PROBLEM REQUIREMENTS
Check each line of the entries below for the string "CountW" and state how many lines have it, with no other text.

SUPPLIED DATA
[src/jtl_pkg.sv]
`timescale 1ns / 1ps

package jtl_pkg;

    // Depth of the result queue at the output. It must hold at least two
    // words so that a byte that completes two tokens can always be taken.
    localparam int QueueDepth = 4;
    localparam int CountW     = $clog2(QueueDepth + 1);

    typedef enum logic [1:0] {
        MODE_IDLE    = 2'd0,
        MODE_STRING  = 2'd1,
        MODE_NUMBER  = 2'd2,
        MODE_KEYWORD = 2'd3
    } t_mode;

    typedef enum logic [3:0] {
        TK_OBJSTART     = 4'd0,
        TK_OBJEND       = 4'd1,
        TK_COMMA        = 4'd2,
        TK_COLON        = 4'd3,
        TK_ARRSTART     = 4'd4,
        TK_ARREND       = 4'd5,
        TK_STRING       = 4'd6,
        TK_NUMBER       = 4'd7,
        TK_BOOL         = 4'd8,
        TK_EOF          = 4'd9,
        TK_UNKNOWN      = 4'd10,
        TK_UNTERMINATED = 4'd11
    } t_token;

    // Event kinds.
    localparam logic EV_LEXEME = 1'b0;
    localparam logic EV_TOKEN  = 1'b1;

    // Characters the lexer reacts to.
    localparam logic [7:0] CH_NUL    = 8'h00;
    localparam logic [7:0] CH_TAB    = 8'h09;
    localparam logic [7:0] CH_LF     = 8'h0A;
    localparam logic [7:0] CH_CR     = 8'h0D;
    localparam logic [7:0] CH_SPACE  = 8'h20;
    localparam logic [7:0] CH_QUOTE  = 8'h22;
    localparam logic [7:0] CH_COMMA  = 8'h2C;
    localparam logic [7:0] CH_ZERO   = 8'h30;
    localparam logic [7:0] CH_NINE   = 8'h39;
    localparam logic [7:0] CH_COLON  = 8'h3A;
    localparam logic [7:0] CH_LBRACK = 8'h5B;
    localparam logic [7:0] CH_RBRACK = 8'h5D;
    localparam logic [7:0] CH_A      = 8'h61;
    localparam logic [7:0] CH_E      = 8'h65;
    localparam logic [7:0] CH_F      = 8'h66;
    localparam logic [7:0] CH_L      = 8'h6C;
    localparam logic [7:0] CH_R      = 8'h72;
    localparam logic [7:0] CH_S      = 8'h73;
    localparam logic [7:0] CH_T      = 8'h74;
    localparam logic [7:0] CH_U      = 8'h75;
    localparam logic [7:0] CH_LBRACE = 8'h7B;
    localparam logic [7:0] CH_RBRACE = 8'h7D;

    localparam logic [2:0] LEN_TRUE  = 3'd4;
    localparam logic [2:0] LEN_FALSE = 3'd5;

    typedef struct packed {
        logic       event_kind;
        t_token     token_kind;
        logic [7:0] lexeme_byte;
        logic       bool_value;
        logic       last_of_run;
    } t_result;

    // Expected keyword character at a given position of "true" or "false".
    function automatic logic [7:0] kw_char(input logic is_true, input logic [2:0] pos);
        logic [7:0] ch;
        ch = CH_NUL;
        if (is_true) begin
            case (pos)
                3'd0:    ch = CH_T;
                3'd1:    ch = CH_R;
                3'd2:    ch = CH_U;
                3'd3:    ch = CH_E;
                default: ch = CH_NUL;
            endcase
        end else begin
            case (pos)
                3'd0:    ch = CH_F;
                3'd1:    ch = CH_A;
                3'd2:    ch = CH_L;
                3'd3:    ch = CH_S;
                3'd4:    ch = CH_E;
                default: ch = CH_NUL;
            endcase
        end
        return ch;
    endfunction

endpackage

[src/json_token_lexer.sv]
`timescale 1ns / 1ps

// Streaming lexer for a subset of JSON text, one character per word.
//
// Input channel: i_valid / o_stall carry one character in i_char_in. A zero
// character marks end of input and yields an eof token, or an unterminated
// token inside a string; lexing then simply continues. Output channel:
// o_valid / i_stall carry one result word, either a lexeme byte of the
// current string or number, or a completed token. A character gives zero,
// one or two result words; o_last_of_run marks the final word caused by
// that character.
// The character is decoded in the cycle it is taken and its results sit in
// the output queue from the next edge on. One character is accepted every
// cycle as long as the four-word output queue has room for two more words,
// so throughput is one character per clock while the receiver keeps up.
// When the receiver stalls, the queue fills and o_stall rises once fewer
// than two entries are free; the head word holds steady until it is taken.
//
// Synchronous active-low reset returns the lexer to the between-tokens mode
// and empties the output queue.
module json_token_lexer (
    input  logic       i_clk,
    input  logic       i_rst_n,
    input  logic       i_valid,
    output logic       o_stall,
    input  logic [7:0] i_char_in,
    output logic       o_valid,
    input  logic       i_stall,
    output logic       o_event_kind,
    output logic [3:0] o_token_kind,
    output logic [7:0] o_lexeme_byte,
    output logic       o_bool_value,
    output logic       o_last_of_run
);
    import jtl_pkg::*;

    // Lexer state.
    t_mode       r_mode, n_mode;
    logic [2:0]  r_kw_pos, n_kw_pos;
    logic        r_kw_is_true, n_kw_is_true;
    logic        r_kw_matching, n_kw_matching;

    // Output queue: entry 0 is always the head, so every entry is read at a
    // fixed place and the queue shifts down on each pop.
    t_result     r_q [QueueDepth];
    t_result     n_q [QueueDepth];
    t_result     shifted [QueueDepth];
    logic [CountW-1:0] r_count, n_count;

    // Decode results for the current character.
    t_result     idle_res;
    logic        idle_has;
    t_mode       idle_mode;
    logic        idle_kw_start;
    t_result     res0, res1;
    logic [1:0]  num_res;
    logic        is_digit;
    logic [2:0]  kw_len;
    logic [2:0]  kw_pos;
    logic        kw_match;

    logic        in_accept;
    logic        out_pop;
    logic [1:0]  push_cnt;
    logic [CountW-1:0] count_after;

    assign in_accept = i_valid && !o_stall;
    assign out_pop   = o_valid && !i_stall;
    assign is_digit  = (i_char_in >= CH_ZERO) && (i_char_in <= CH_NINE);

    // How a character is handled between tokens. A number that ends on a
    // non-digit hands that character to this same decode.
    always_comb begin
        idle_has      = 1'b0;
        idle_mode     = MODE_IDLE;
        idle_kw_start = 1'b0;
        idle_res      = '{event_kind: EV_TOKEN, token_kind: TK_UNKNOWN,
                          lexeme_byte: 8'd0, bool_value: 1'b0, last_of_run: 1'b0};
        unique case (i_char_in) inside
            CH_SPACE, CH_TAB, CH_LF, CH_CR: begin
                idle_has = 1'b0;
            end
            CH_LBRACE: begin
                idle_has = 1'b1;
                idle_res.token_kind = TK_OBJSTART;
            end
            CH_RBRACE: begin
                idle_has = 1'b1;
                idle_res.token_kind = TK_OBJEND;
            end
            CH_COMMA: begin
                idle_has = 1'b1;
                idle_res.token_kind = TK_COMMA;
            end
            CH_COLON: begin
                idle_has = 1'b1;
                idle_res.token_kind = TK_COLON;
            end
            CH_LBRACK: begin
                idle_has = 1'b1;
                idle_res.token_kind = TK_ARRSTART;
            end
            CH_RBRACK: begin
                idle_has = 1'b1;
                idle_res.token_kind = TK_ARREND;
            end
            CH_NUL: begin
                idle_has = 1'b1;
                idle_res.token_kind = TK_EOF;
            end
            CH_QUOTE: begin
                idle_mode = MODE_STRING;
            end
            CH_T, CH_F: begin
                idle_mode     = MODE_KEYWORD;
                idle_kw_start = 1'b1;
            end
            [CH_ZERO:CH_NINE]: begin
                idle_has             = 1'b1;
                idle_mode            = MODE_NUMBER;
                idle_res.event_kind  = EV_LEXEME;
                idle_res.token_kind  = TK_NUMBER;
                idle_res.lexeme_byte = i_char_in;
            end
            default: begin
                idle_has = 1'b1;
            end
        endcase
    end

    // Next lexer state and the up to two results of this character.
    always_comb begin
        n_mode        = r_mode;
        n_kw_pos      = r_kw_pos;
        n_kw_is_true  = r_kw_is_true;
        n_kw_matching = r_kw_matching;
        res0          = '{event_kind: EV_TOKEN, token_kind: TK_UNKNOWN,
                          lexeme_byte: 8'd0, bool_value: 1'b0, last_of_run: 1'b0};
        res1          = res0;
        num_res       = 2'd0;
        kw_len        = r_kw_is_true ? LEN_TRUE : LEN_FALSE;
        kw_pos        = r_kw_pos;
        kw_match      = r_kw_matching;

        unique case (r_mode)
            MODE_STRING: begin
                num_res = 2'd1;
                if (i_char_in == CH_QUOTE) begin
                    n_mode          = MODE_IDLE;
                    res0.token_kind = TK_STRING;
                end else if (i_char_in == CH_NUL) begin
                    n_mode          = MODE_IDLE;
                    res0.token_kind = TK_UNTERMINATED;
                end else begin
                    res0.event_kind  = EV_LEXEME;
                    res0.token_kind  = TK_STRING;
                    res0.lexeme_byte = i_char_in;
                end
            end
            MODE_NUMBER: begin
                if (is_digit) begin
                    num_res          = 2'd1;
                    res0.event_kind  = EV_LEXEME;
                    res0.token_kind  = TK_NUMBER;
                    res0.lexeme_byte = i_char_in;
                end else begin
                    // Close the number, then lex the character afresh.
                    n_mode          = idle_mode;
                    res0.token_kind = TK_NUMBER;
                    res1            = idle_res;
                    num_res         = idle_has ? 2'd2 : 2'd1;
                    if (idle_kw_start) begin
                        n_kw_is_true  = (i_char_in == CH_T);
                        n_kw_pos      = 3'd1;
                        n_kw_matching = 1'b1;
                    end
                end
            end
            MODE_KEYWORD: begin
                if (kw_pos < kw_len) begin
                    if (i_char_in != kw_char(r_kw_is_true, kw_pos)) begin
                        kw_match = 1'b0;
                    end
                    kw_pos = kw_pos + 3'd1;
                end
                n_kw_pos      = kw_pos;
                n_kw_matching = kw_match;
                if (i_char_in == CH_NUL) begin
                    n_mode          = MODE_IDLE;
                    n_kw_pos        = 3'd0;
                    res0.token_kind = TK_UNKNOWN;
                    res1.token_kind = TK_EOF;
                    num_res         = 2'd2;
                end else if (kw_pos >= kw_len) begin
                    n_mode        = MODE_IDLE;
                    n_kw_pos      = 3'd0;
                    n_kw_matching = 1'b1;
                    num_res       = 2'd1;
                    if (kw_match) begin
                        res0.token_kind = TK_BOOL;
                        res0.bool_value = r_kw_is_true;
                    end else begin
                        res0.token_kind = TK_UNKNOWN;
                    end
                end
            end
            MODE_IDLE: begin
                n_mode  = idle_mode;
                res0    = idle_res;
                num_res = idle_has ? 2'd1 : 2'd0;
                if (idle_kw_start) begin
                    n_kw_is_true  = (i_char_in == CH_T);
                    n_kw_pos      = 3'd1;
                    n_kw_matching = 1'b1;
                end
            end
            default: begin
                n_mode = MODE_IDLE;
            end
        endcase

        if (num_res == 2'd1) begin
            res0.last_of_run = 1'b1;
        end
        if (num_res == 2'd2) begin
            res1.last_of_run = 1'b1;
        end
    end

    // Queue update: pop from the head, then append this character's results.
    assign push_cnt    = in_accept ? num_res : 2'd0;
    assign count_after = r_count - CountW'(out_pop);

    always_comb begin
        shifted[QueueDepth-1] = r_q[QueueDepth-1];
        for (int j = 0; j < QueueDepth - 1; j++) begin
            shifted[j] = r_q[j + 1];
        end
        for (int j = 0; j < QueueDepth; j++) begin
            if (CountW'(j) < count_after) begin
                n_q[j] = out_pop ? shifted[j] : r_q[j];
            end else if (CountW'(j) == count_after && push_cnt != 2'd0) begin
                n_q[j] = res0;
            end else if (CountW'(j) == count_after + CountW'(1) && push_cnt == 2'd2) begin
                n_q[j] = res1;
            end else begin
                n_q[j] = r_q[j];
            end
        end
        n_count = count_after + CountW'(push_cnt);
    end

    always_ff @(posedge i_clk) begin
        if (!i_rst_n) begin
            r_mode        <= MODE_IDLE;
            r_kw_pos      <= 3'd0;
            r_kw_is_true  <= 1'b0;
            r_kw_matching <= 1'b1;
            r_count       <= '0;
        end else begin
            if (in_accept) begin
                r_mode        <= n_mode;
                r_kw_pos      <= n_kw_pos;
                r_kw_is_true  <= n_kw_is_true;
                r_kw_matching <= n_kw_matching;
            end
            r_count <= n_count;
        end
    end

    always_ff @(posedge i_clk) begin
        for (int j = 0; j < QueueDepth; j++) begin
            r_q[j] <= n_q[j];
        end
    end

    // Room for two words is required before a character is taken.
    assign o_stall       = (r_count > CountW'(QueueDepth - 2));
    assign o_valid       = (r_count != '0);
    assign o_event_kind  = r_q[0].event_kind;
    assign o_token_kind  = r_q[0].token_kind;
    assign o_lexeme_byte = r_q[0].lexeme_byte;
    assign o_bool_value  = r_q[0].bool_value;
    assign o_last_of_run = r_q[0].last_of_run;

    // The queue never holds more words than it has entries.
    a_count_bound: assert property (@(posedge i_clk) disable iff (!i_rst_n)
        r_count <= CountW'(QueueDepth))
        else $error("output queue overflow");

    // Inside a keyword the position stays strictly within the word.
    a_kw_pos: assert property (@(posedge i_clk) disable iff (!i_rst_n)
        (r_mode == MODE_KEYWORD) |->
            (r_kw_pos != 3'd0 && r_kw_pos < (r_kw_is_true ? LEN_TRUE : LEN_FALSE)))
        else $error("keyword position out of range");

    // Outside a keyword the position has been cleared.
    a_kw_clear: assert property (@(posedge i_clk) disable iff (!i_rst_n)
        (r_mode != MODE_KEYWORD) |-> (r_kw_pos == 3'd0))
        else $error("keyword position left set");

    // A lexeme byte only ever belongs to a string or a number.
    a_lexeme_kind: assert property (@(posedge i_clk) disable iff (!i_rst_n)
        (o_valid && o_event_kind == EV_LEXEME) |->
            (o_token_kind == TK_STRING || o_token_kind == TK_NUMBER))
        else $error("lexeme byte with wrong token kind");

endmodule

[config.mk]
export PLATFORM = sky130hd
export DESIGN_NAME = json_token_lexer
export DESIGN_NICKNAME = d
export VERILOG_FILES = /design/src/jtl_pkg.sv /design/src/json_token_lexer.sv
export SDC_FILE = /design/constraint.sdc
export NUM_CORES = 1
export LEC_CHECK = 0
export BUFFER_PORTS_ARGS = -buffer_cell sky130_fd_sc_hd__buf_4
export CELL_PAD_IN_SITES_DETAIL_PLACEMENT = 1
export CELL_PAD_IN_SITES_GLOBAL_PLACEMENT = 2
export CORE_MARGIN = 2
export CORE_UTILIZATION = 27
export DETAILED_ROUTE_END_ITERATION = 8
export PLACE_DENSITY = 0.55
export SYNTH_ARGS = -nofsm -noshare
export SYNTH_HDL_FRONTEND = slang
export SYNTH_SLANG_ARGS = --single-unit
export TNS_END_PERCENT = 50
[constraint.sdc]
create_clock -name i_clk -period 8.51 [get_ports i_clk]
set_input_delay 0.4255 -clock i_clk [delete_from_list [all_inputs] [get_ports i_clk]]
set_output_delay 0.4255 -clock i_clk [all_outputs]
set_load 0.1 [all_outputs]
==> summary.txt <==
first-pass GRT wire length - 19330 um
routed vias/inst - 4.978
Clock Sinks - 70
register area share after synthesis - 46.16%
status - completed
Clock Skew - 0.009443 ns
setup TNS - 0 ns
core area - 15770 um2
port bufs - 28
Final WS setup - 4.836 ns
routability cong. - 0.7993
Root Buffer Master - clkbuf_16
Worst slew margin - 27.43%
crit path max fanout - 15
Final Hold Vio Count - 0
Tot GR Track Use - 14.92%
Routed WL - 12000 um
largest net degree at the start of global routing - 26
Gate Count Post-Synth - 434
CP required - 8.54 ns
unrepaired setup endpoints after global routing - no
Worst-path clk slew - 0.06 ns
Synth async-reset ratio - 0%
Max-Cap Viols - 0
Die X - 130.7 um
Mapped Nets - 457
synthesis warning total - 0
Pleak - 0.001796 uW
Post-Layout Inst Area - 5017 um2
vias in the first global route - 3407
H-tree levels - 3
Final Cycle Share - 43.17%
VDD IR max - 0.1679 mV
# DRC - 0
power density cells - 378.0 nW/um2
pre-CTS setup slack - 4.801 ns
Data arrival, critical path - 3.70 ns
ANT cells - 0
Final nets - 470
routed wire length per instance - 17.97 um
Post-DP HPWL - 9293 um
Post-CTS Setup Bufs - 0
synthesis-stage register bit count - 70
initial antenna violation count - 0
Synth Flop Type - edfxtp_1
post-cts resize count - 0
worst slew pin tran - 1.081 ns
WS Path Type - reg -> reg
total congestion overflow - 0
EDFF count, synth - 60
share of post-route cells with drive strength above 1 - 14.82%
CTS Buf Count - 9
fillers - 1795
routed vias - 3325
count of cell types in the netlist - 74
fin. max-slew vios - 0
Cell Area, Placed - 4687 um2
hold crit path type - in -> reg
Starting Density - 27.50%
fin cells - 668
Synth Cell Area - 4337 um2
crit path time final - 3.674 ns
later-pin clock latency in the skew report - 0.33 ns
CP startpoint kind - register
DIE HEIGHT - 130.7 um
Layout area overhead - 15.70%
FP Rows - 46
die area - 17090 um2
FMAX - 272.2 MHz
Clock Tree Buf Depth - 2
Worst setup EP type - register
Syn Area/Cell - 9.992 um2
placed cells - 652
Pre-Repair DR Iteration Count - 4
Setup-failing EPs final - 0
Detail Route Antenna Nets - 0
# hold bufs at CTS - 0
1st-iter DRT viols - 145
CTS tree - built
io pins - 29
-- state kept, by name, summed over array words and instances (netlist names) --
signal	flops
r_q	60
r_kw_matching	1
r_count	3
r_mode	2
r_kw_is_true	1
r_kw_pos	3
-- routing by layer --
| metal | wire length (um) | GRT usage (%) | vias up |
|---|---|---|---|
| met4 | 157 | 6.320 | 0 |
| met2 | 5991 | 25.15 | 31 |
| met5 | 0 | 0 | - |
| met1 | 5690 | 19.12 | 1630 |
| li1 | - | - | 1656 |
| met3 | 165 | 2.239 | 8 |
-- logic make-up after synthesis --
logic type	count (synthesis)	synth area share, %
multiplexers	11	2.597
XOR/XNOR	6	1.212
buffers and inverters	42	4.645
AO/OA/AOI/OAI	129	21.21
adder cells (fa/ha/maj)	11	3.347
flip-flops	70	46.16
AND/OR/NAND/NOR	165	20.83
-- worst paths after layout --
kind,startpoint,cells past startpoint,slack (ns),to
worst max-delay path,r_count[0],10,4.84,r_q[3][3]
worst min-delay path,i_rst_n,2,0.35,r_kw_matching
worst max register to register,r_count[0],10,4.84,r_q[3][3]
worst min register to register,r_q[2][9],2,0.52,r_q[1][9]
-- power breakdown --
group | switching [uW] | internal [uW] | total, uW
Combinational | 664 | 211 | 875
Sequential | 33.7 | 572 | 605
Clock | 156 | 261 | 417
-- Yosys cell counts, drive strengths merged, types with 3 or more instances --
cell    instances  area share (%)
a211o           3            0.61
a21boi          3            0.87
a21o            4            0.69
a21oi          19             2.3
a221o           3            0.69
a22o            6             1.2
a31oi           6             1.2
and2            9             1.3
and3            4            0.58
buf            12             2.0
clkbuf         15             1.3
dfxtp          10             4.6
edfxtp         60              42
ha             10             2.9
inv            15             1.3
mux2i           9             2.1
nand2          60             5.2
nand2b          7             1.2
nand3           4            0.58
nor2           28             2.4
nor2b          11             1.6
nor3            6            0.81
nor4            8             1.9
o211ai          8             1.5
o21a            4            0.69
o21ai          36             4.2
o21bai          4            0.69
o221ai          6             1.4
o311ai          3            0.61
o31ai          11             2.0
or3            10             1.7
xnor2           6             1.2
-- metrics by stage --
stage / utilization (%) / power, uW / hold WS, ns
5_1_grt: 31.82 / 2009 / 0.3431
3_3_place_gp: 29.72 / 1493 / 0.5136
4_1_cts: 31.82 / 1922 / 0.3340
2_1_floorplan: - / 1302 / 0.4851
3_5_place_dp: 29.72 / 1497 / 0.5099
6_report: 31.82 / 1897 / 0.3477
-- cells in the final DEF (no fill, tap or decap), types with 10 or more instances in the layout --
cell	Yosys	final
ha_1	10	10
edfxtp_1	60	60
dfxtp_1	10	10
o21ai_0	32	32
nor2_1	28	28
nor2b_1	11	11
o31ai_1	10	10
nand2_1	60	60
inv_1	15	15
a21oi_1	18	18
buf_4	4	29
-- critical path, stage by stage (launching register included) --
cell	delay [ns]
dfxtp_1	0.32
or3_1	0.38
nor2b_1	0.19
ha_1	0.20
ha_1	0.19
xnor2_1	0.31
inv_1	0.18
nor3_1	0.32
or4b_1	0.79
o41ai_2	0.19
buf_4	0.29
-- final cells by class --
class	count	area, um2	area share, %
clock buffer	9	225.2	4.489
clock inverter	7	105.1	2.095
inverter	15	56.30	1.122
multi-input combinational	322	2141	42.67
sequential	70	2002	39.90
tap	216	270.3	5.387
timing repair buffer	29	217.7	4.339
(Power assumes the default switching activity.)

OUTPUT FOR THIS EXERCISE
10